# WHAT YOU ARE ASKED TO DO:
The required output is the exact run of lines below that opens at the line with "min in group" and closes at the line with "after global routing,11840,0.4867".

== Segment start ==

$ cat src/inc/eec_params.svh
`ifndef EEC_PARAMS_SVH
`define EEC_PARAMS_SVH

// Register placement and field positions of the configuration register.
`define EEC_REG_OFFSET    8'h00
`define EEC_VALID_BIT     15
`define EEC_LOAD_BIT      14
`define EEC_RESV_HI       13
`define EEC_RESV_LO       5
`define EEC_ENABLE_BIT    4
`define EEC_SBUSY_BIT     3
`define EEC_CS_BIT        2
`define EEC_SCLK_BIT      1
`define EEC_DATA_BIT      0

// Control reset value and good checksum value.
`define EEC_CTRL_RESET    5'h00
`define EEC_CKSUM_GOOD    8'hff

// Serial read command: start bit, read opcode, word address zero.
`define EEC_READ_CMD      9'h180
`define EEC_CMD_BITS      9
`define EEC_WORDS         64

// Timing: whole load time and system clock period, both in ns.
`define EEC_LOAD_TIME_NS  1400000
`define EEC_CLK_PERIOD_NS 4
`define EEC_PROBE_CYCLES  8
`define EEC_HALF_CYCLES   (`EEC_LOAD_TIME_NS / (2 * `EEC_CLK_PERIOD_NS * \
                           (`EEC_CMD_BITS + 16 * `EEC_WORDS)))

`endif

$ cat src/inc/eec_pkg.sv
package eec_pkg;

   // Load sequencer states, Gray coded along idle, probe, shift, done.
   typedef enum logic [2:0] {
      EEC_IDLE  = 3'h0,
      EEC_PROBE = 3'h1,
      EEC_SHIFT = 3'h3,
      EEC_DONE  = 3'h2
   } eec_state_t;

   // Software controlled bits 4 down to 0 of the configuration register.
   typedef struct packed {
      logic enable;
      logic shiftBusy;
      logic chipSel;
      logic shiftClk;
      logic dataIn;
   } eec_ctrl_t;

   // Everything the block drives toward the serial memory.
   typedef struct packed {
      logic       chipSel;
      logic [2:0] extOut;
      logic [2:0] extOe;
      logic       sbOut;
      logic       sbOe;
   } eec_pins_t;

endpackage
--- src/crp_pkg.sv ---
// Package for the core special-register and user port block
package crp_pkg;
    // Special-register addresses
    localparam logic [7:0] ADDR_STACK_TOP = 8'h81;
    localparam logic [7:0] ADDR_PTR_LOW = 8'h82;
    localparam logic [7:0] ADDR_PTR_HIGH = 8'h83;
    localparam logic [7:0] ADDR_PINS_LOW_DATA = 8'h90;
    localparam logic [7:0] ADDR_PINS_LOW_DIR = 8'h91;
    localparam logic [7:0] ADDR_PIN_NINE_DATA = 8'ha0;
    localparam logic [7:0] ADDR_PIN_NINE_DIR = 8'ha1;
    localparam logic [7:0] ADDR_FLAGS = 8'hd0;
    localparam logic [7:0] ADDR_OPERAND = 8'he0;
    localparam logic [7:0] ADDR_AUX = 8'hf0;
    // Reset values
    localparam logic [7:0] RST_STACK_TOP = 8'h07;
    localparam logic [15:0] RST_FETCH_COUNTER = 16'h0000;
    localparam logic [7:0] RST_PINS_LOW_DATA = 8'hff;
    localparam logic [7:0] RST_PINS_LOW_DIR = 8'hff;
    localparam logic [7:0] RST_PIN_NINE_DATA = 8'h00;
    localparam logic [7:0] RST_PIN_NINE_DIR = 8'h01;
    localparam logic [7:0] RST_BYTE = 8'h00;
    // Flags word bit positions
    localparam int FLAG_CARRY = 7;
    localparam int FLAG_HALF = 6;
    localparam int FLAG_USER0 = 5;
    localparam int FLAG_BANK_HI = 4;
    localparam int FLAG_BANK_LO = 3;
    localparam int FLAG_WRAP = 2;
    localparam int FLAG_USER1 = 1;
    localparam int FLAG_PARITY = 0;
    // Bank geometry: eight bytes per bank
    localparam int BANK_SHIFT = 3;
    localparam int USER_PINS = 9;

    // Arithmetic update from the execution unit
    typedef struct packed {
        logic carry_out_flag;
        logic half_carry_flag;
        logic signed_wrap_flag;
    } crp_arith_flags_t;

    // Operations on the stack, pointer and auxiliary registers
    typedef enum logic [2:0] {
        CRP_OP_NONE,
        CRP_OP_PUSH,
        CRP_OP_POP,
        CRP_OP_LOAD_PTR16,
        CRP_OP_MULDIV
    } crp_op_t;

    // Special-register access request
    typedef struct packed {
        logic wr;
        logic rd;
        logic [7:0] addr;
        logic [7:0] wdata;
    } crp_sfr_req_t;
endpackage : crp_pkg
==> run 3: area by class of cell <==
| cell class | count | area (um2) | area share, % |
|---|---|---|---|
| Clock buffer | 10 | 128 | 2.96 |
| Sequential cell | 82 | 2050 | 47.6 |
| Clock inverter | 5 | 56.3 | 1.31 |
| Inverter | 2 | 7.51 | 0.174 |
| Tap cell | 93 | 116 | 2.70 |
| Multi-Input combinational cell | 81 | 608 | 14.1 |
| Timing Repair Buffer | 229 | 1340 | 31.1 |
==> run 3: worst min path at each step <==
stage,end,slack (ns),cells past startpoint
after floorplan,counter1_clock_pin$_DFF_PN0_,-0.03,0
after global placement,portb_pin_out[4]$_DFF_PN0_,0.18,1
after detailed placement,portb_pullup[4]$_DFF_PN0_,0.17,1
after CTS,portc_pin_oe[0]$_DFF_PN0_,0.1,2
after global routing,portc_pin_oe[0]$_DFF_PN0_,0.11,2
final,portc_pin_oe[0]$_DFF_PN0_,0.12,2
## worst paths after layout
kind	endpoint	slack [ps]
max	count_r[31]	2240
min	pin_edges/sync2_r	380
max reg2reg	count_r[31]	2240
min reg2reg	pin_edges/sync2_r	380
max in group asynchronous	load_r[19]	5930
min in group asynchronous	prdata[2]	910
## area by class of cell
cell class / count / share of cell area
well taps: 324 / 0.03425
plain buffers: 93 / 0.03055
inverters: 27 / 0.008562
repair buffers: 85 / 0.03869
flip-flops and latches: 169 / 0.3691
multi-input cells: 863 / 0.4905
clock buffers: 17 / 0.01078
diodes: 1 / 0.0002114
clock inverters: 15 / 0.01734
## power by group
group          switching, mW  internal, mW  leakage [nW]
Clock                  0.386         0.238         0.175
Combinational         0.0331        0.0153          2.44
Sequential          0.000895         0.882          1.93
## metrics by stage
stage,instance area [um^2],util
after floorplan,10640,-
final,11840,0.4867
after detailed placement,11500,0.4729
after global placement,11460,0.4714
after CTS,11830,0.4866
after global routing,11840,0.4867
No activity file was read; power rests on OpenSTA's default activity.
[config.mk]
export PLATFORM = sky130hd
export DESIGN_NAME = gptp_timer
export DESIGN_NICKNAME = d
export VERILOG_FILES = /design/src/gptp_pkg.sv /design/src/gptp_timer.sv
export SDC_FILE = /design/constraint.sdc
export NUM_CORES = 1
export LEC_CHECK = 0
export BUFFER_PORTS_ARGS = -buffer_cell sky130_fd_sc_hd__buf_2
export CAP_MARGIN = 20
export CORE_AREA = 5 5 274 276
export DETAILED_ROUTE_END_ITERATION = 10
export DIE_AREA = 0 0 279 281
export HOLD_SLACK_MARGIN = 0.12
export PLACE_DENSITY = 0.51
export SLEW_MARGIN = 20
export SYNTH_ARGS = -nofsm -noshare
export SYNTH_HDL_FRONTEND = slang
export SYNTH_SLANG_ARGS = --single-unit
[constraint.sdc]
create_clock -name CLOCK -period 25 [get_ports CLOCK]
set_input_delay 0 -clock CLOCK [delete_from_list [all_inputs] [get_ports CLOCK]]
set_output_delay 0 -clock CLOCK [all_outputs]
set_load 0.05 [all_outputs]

== Segment end ==

# RESPONSE TO THE EXERCISE:
min in group asynchronous	prdata[2]	910
## area by class of cell
cell class / count / share of cell area
well taps: 324 / 0.03425
plain buffers: 93 / 0.03055
inverters: 27 / 0.008562
repair buffers: 85 / 0.03869
flip-flops and latches: 169 / 0.3691
multi-input cells: 863 / 0.4905
clock buffers: 17 / 0.01078
diodes: 1 / 0.0002114
clock inverters: 15 / 0.01734
## power by group
group          switching, mW  internal, mW  leakage [nW]
Clock                  0.386         0.238         0.175
Combinational         0.0331        0.0153          2.44
Sequential          0.000895         0.882          1.93
## metrics by stage
stage,instance area [um^2],util
after floorplan,10640,-
final,11840,0.4867
after detailed placement,11500,0.4729
after global placement,11460,0.4714
after CTS,11830,0.4866
after global routing,11840,0.4867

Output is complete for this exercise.